- Poster
- Directed by: Udayasankar
- Screenplay by: Udayasankar
- Story by: Kavi Kalidas
- Produced by: Daggubati Suresh Babu
- Starring: Sunil Ester Noronha Vikramjeet Virk
- Cinematography: Santosh Rai Pathaje
- Edited by: Marthand K. Venkatesh
- Music by: Anoop Rubens
- Production company: Suresh Productions
- Release date: 27 February 2014;
- Running time: 153 minutes
- Country: India
- Language: Telugu
- Budget: ₹ 7 crore
- Box office: ₹ 12.5 crore (full run) share

= Bhimavaram Bullodu =

Bhimavaram Bullodu is a 2014 Indian Telugu-language film written by Kavi Kalidas and directed by Udayasankar.

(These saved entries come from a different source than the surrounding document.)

===== src/rtl/sdiv_pkg.sv =====
// Package for the multi-width signed divider.
// Holds the operand size codes, the control phases and the widest operand width.
// Assumes the widest operand width is 64 bits, since the four size codes are fixed.
package sdiv_pkg;
    localparam int unsigned MAX_W = 64;
    localparam int unsigned DBL_W = 2 * MAX_W;
    localparam int unsigned CNT_W = $clog2(DBL_W + 1);

    typedef enum logic [1:0] {
        SZ_8  = 2'd0,
        SZ_16 = 2'd1,
        SZ_32 = 2'd2,
        SZ_64 = 2'd3
    } opsize_e;

    typedef enum logic [1:0] {
        PH_IDLE = 2'd0,
        PH_RUN  = 2'd1,
        PH_WB   = 2'd2
    } phase_e;
endpackage


===== src/rtl/sdiv_prep.sv =====
// Operand preparation.
// Builds the sign-extended dividend and divisor for the selected width and takes their
// signs and magnitudes. It left-aligns the dividend magnitude so the shift core always
// starts from the top bit, and it gives the number of steps (twice the width).
// Assumes MAX_W is 64. Purely combinational.
module sdiv_prep
    import sdiv_pkg::*;
(
    input  opsize_e            size,
    input  logic [MAX_W-1:0]   hi,
    input  logic [MAX_W-1:0]   lo,
    input  logic [MAX_W-1:0]   dvs,
    output logic               dvd_neg,
    output logic               dvs_neg,
    output logic               dvs_zero,
    output logic [DBL_W-1:0]   dvd_aligned,
    output logic [MAX_W-1:0]   dvs_mag,
    output logic [CNT_W-1:0]   steps
);
    localparam int unsigned SH_8  = DBL_W - 16;
    localparam int unsigned SH_16 = DBL_W - 32;
    localparam int unsigned SH_32 = DBL_W - 64;

    logic [DBL_W-1:0] dvd_ext;
    logic [MAX_W-1:0] dvs_ext;
    logic [DBL_W-1:0] dvd_mag;
    logic [6:0]       shamt;

    // Widen dividend and divisor from the selected width, and pick the alignment and step count.
    always_comb begin
        unique case (size)
            SZ_8: begin
                dvd_ext = {{(DBL_W-16){lo[15]}}, lo[15:0]};
                dvs_ext = {{(MAX_W-8){dvs[7]}}, dvs[7:0]};
                shamt   = 7'(SH_8);
                steps   = CNT_W'(16);
            end
            SZ_16: begin
                dvd_ext = {{(DBL_W-32){hi[15]}}, hi[15:0], lo[15:0]};
                dvs_ext = {{(MAX_W-16){dvs[15]}}, dvs[15:0]};
                shamt   = 7'(SH_16);
                steps   = CNT_W'(32);
            end
            SZ_32: begin
                dvd_ext = {{(DBL_W-64){hi[31]}}, hi[31:0], lo[31:0]};
                dvs_ext = {{(MAX_W-32){dvs[31]}}, dvs[31:0]};
                shamt   = 7'(SH_32);
                steps   = CNT_W'(64);
            end
            default: begin
                dvd_ext = {hi, lo};
                dvs_ext = dvs;
                shamt   = 7'd0;
                steps   = CNT_W'(DBL_W);
            end
        endcase
    end

    // Signs, magnitudes and the left-aligned dividend.
    always_comb begin
        dvd_neg     = dvd_ext[DBL_W-1];
        dvs_neg     = dvs_ext[MAX_W-1];
        dvs_zero    = (dvs_ext == '0);
        dvd_mag     = dvd_neg ? (~dvd_ext + 1'b1) : dvd_ext;
        dvs_mag     = dvs_neg ? (~dvs_ext + 1'b1) : dvs_ext;
        dvd_aligned = dvd_mag << shamt;
    end
endmodule


===== src/rtl/sdiv_core.sv =====
// Restoring divide core on unsigned magnitudes.
// Each active cycle shifts one dividend bit into the partial remainder, tries a subtract,
// and shifts the resulting quotient bit in at the bottom. After `steps` cycles the quotient
// magnitude fills the double-width register and the partial remainder is the remainder.
// Assumes the divisor is nonzero, and that the dividend is left-aligned so the first step
// sees its top bit.
module sdiv_core
    import sdiv_pkg::*;
(
    input  logic               clk,
    input  logic               rst_n,
    input  logic               load,
    input  logic [DBL_W-1:0]   dvd_aligned,
    input  logic [MAX_W-1:0]   dvs_mag,
    input  logic [CNT_W-1:0]   steps,
    output logic               last,
    output logic [DBL_W-1:0]   quo_mag,
    output logic [MAX_W-1:0]   rem_mag
);
    logic [MAX_W-1:0] part_q;
    logic [DBL_W-1:0] acc_q;
    logic [MAX_W-1:0] dsr_q;
    logic [CNT_W-1:0] cnt_q;

    logic [MAX_W:0]   shifted;
    logic [MAX_W+1:0] trial;
    logic             fits;
    logic             active;

    // One trial subtraction of the divisor from the shifted partial remainder.
    always_comb begin
        shifted = {part_q, acc_q[DBL_W-1]};
        trial   = {1'b0, shifted} - {2'b00, dsr_q};
        fits    = ~trial[MAX_W+1];
        active  = (cnt_q != '0);
        last    = (cnt_q == CNT_W'(1));
    end

    // Load the operands or advance one step.
    always_ff @(posedge clk) begin
        if (!rst_n) begin
            part_q <= '0;
            acc_q  <= '0;
            dsr_q  <= '0;
            cnt_q  <= '0;
        end else if (load) begin
            part_q <= '0;
            acc_q  <= dvd_aligned;
            dsr_q  <= dvs_mag;
            cnt_q  <= steps;
        end else if (active) begin
            part_q <= fits ? trial[MAX_W-1:0] : shifted[MAX_W-1:0];
            acc_q  <= {acc_q[DBL_W-2:0], fits};
            cnt_q  <= cnt_q - 1'b1;
        end
    end

    assign quo_mag = acc_q;
    assign rem_mag = part_q;
endmodule


===== src/rtl/sdiv_fixup.sv =====
// Sign fix-up and range check.
// Applies the result signs to the magnitude quotient and remainder. It flags overflow when
// the double-width quotient magnitude is outside the signed range of the selected width:
// up to 2^(W-1) is allowed for a negative result, and up to 2^(W-1)-1 for a positive one.
// Purely combinational. Assumes the remainder magnitude is below the divisor magnitude.
module sdiv_fixup
    import sdiv_pkg::*;
(
    input  opsize_e            size,
    input  logic               q_neg,
    input  logic               r_neg,
    input  logic [DBL_W-1:0]   quo_mag,
    input  logic [MAX_W-1:0]   rem_mag,
    output logic [MAX_W-1:0]   quot,
    output logic [MAX_W-1:0]   rem,
    output logic               ovf
);
    logic [DBL_W-1:0] limit;
    logic [DBL_W-1:0] q_signed;

    // Magnitude of the most negative value for the selected width.
    always_comb begin
        unique case (size)
            SZ_8:    limit = DBL_W'(1) << 7;
            SZ_16:   limit = DBL_W'(1) << 15;
            SZ_32:   limit = DBL_W'(1) << 31;
            default: limit = DBL_W'(1) << (MAX_W - 1);
        endcase
    end

    // Range check on the full magnitude, then apply the signs.
    always_comb begin
        ovf      = q_neg ? (quo_mag > limit) : (quo_mag >= limit);
        q_signed = q_neg ? (~quo_mag + 1'b1) : quo_mag;
        quot     = q_signed[MAX_W-1:0];
        rem      = r_neg ? (~rem_mag + 1'b1) : rem_mag;
    end
endmodule


===== src/rtl/sdiv_multi.sv =====
// Multi-width signed divider, top level.
// Accepts a request while idle, samples the operands and signs, and runs the divide core
// for twice the operand width. It then writes back a sign-corrected result or raises the
// error output. A zero divisor skips the core and completes on the next cycle.
// Assumes synchronous active-low reset and a single clock.
module sdiv_multi
    import sdiv_pkg::*;
(
    input  logic        clk,
    input  logic        rst_n,
    input  logic        start,
    input  logic [1:0]  size_sel,
    input  logic [63:0] dvd_hi,
    input  logic [63:0] dvd_lo,
    input  logic [63:0] divisor,
    output logic        busy,
    output logic        done,
    output logic        div_err,
    output logic [63:0] quot,
    output logic [63:0] rem
);
    phase_e           phase_q;
    opsize_e          size_q;
    logic             qneg_q;
    logic             rneg_q;
    logic             zero_q;
    logic             done_q;
    logic             err_q;
    logic [MAX_W-1:0] quot_q;
    logic [MAX_W-1:0] rem_q;

    opsize_e          size_in;
    logic             accept;
    logic             p_dvd_neg;
    logic             p_dvs_neg;
    logic             p_dvs_zero;
    logic [DBL_W-1:0] p_dvd_al;
    logic [MAX_W-1:0] p_dvs_mag;
    logic [CNT_W-1:0] p_steps;
    logic             c_last;
    logic [DBL_W-1:0] c_quo;
    logic [MAX_W-1:0] c_rem;
    logic [MAX_W-1:0] f_quot;
    logic [MAX_W-1:0] f_rem;
    logic             f_ovf;
    logic             wb_err;

    // Decode the request.
    always_comb begin
        size_in = opsize_e'(size_sel);
        accept  = start && (phase_q == PH_IDLE);
        wb_err  = zero_q || f_ovf;
    end

    sdiv_prep u_prep (
        .size        (size_in),
        .hi          (dvd_hi),
        .lo          (dvd_lo),
        .dvs         (divisor),
        .dvd_neg     (p_dvd_neg),
        .dvs_neg     (p_dvs_neg),
        .dvs_zero    (p_dvs_zero),
        .dvd_aligned (p_dvd_al),
        .dvs_mag     (p_dvs_mag),
        .steps       (p_steps)
    );

    sdiv_core u_core (
        .clk         (clk),
        .rst_n       (rst_n),
        .load        (accept && !p_dvs_zero),
        .dvd_aligned (p_dvd_al),
        .dvs_mag     (p_dvs_mag),
        .steps       (p_steps),
        .last        (c_last),
        .quo_mag     (c_quo),
        .rem_mag     (c_rem)
    );

    sdiv_fixup u_fix (
        .size    (size_q),
        .q_neg   (qneg_q),
        .r_neg   (rneg_q),
        .quo_mag (c_quo),
        .rem_mag (c_rem),
        .quot    (f_quot),
        .rem     (f_rem),
        .ovf     (f_ovf)
    );

    // Control sequence: accept, iterate, write back.
    always_ff @(posedge clk) begin
        if (!rst_n) begin
            phase_q <= PH_IDLE;
            size_q  <= SZ_8;
            qneg_q  <= 1'b0;
            rneg_q  <= 1'b0;
            zero_q  <= 1'b0;
            done_q  <= 1'b0;
            err_q   <= 1'b0;
            quot_q  <= '0;
            rem_q   <= '0;
        end else begin
            done_q <= 1'b0;
            unique case (phase_q)
                PH_IDLE: begin
                    if (start) begin
                        size_q  <= size_in;
                        qneg_q  <= p_dvd_neg ^ p_dvs_neg;
                        rneg_q  <= p_dvd_neg;
                        zero_q  <= p_dvs_zero;
                        phase_q <= p_dvs_zero ? PH_WB : PH_RUN;
                    end
                end
                PH_RUN: begin
                    if (c_last) phase_q <= PH_WB;
                end
                default: begin
                    done_q  <= 1'b1;
                    err_q   <= wb_err;
                    if (!wb_err) begin
                        quot_q <= f_quot;
                        rem_q  <= f_rem;
                    end
                    phase_q <= PH_IDLE;
                end
            endcase
        end
    end

    assign busy    = (phase_q != PH_IDLE);
    assign done    = done_q;
    assign div_err = err_q;
    assign quot    = quot_q;
    assign rem     = rem_q;
endmodule


===== config.mk =====
export PLATFORM = sky130hd
export DESIGN_NAME = sdiv_multi
export DESIGN_NICKNAME = d
export VERILOG_FILES = /design/src/rtl/sdiv_pkg.sv /design/src/rtl/sdiv_prep.sv /design/src/rtl/sdiv_core.sv /design/src/rtl/sdiv_fixup.sv /design/src/rtl/sdiv_multi.sv
export SDC_FILE = /design/constraint.sdc
export NUM_CORES = 2
export LEC_CHECK = 0
export BUFFER_PORTS_ARGS = -buffer_cell sky130_fd_sc_hd__buf_2
export CAP_MARGIN = 20
export CORE_MARGIN = 3
export CORE_UTILIZATION = 40
export DETAILED_ROUTE_END_ITERATION = 7
export RECOVER_POWER = 100
export SLEW_MARGIN = 20
export SYNTH_ARGS = -nofsm -noshare
export SYNTH_HDL_FRONTEND = slang
export SYNTH_HIERARCHICAL = 1
export SYNTH_SLANG_ARGS = --single-unit
export TNS_END_PERCENT = 50

===== constraint.sdc =====
create_clock -name clk -period 5.5 [get_ports clk]
set_input_delay 0.825 -clock clk [delete_from_list [all_inputs] [get_ports clk]]
set_output_delay 0.825 -clock clk [all_outputs]
set_load 0.05 [all_outputs]

==> impl_metrics.env <==
export IMPL_status="complete, but fails checks"
export IMPL_violations="max-capacitance violations, max-slew violations"
export IMPL_tns_ps=0
export IMPL_met3_usage=0.0490
export IMPL_io_buffers=327
export IMPL_dpl_instance_area_um2=36200
export IMPL_p_comb_frac=0.602
export IMPL_yosys_warnings=6
export IMPL_routed_wl_um=157000
export IMPL_final_hold_viol_count=0
export IMPL_synth_cells=4734
export IMPL_arrival_ps=5400
export IMPL_grt_total_usage=0.344
export IMPL_pwr_share_clk=0.187
export IMPL_power_density_nw_per_um2=495
export IMPL_die_area_um2=87700
export IMPL_ant_nets=0
export IMPL_synth_edf_count=0
export IMPL_clock_latency_ps=600
export IMPL_drv_slew=277
export IMPL_io_pins=328
export IMPL_grt_max_degree=161
export IMPL_synth_seq_cells=401
export IMPL_seq_area_frac_synth=0.238
export IMPL_fin_crit_ps=4940
export IMPL_dpl_hpwl_um=120000
export IMPL_start_kind="input pin"
export IMPL_clkTransAtPathRegs_ps=60
export IMPL_netlist_area_um2=33700
export IMPL_htreeDepth=2
export IMPL_finalClockSkew_ps=42.4
export IMPL_ir_drop_uv=353
export IMPL_cts_setup_buffers=0
export IMPL_die_w_um=296
export IMPL_drv_cap=4
export IMPL_start_util=0.407
export IMPL_ys_types=114
export IMPL_cts_resized=0
export IMPL_grt_antenna_before_repair=17
export IMPL_swShare=0.491
export IMPL_drtIter0Drc=4131
export IMPL_fill_cells=8720
export IMPL_worst_pin_slew_ps=2710
export IMPL_syn_avg_cell_area_um2=7.11
export IMPL_ys_flop_type="dfxtp_1"
export IMPL_busiest_layer="met2"
export IMPL_syn2layout_area_growth_pct=12.1
export IMPL_holdBufCountCts=0
export IMPL_grt_pass1_vias=33600
export IMPL_viasPerCell=6.13
export IMPL_drive_gt1_frac=0.114
export IMPL_synth_area_top_cells="dfxtp_1 24%, a21oi_1 7.7%, nand2_1 7.6%"
export IMPL_achievable_frequency_ghz=0.202
export IMPL_tritoncts="built"
export IMPL_cts_root_buf="clkbuf_16"
export IMPL_die_y_um=296
export IMPL_finalCritPeriodShare=0.899
export IMPL_switching_power_mw=9.17
export IMPL_post_drt_wl_per_cell_um=26.2
export IMPL_leakagePower_nw=13.7
export IMPL_synth_most_common_cell="nand2_1"
export IMPL_grt_overflow=0
export IMPL_numClockSinks=401
export IMPL_fin_util=0.456
export IMPL_grt_setup_unrepaired="no"
export IMPL_routed_via_count=36800
export IMPL_clk_path_buf_depth=3
export IMPL_grtUsageMet1=0.456
export IMPL_seq_power_share=0.212
export IMPL_use_met2=0.531
export IMPL_synth_area_leader_cell="dfxtp_1"
export IMPL_cp_data_required_time_ps=5960
export IMPL_fin_nets=5162
export IMPL_drc_errors=0
export IMPL_core_area_um2=82800
export IMPL_finalWeightedCongestion=1.06
export IMPL_ys_async_sr_fraction=0
export IMPL_finish_instance_area_um2=37700
export IMPL_hold_path_class="flip-flop to flip-flop"
export IMPL_whs_ps=452
export IMPL_slew_headroom=-0.807
export IMPL_intPower_mw=9.51
export IMPL_end_kind="flip-flop"
export IMPL_crit_fanout=86
export IMPL_numCtsBuffers=48
export IMPL_synth_top_cell_area_share=0.238
export IMPL_rows=105
export IMPL_synth_top_cells_by_count="679 x nand2_1, 516 x a21oi_1, 401 x dfxtp_1"
export IMPL_firstDrtPassIters=6
export IMPL_finalSetupViolations=0
export IMPL_grt_pass1_wl_um=228000
export IMPL_crit_type="input pin to flip-flop"
-- cell usage in the layout, fill, tap and decap left out, types with 14 or more instances in the layout --
master,netlist,final
nor3b_1,25,25
buf_4,29,126
o221ai_1,14,14
mux2_2,24,24
mux2i_1,124,124
o211ai_1,22,22
nand3_1,197,197
dfxtp_1,401,399
and2_1,25,23
buf_2,54,193
clkbuf_1,240,142
clkbuf_16,0,48
nor2b_1,213,211
xnor2_1,235,235
o41ai_1,39,39
nand4_1,47,47
o21bai_1,15,15
o22ai_1,20,20
a211oi_1,33,33
or4_1,37,37
or2_2,15,15
or3_1,68,68
and3_1,14,14
nand2_1,679,677
o21ai_0,320,352
nor4_1,64,63
a31oi_1,62,62
o31ai_1,78,78
nor2_1,331,331
a311oi_1,22,22
nand2b_1,37,37
inv_1,114,113
xor2_1,94,94
a21oi_1,516,515
nor3_1,87,87
a21o_1,44,44
ha_1,74,74
-- stage by stage --
stage / setup slack (ps) / power [mW] / std cells
6_report: 558 / 18.7 / 6010
5_1_grt: 416 / 19.9 / 6001
4_1_cts: 1300 / 18.5 / 5998
3_5_place_dp: 650 / 15.0 / 5910
3_3_place_gp: 596 / 15.0 / 5910
2_1_floorplan: 1290 / 12.1 / 4737
-- per-layer routing --
metal | part of all wire | vias up
met4 | 0.071 | 2
li1 | - | 17200
met5 | 0.000083 | -
met1 | 0.42 | 17400
met3 | 0.077 | 400
met2 | 0.43 | 1757
-- power by group through the flow --
stage	registers, mW	clock network (mW)	logic [mW]
floorplan	3.72	0	8.39
global placement	3.99	0	11.0
detailed placement	4.00	0	11.0
CTS	3.93	3.56	11.0
global route	4.01	3.66	12.2
finish	3.95	3.49	11.2
-- critical path: stages --
cell	delay (ps)
buf_6	210
clkbuf_4	880
nor3b_1	410
nor3_1	180
nor4_4	590
nand4_2	390
nor3_1	360
clkbuf_1	380
a41oi_1	200
xnor2_1	250
clkbuf_1	210
o21ai_0	130
a21oi_1	160
nor2b_1	50
-- flip-flops by register name, indices dropped and copies added (netlist names) --
name            cells
u_core/cnt_q        8
rem                64
phase_q             2
u_core/rem_mag     64
zero_q              1
done                1
quot               64
u_core/quo_mag    128
qneg_q              1
rneg_q              1
div_err             1
u_core/dsr_q       64
size_q              2
-- final cells by class --
type                    instances  area, µm²  share of cell area
multi-input cells            3853      23600               0.625
flip-flops and latches        401       8030               0.213
repair buffers                470       2610              0.0690
well taps                    1070       1340              0.0355
clock buffers                  61       1320              0.0350
inverters                     116        435              0.0115
clock inverters                27        399              0.0106
diodes                         12       30.0            0.000796
-- cells by family (layout without fill, tap and decap cells) --
kind of cell	Yosys count	in the layout	share of synthesized area
muxes	157	157	0.0505
adders and majority gates	75	75	0.0281
and+or+nand+nor	1916	1916	0.283
AOI/OAI and AO/OA	1372	1372	0.251
other	1	16	0.000111
xor gates and xnor gates	329	329	0.0856
DFF	401	401	0.238
buffers and inverters	483	674	0.0627
-- path summary, 6_finish.rpt --
| check | cells after the start | slack (ps) | to | from |
|---|---|---|---|---|
| worst max-delay path | 14 | 560 | u_core/quo_mag[83] | size_sel[1] |
| worst min-delay path | 2 | 450 | rem[25] | rem[25] |
| worst max register to register | 9 | 970 | quot[62] | u_core/quo_mag[22] |
| worst min register to register | 2 | 450 | rem[25] | rem[25] |
Note: power is estimated with default switching activity, not from simulation.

Produced by Daggubati Suresh Babu on his home banner Suresh Productions, the film features Sunil, Ester Noronha And Vikramjeet Virk in the lead roles. Anoop Rubens composed music for this film while Santosh Rai Pathaje and Marthand K. Venkatesh handled the cinematography and editing departments respectively.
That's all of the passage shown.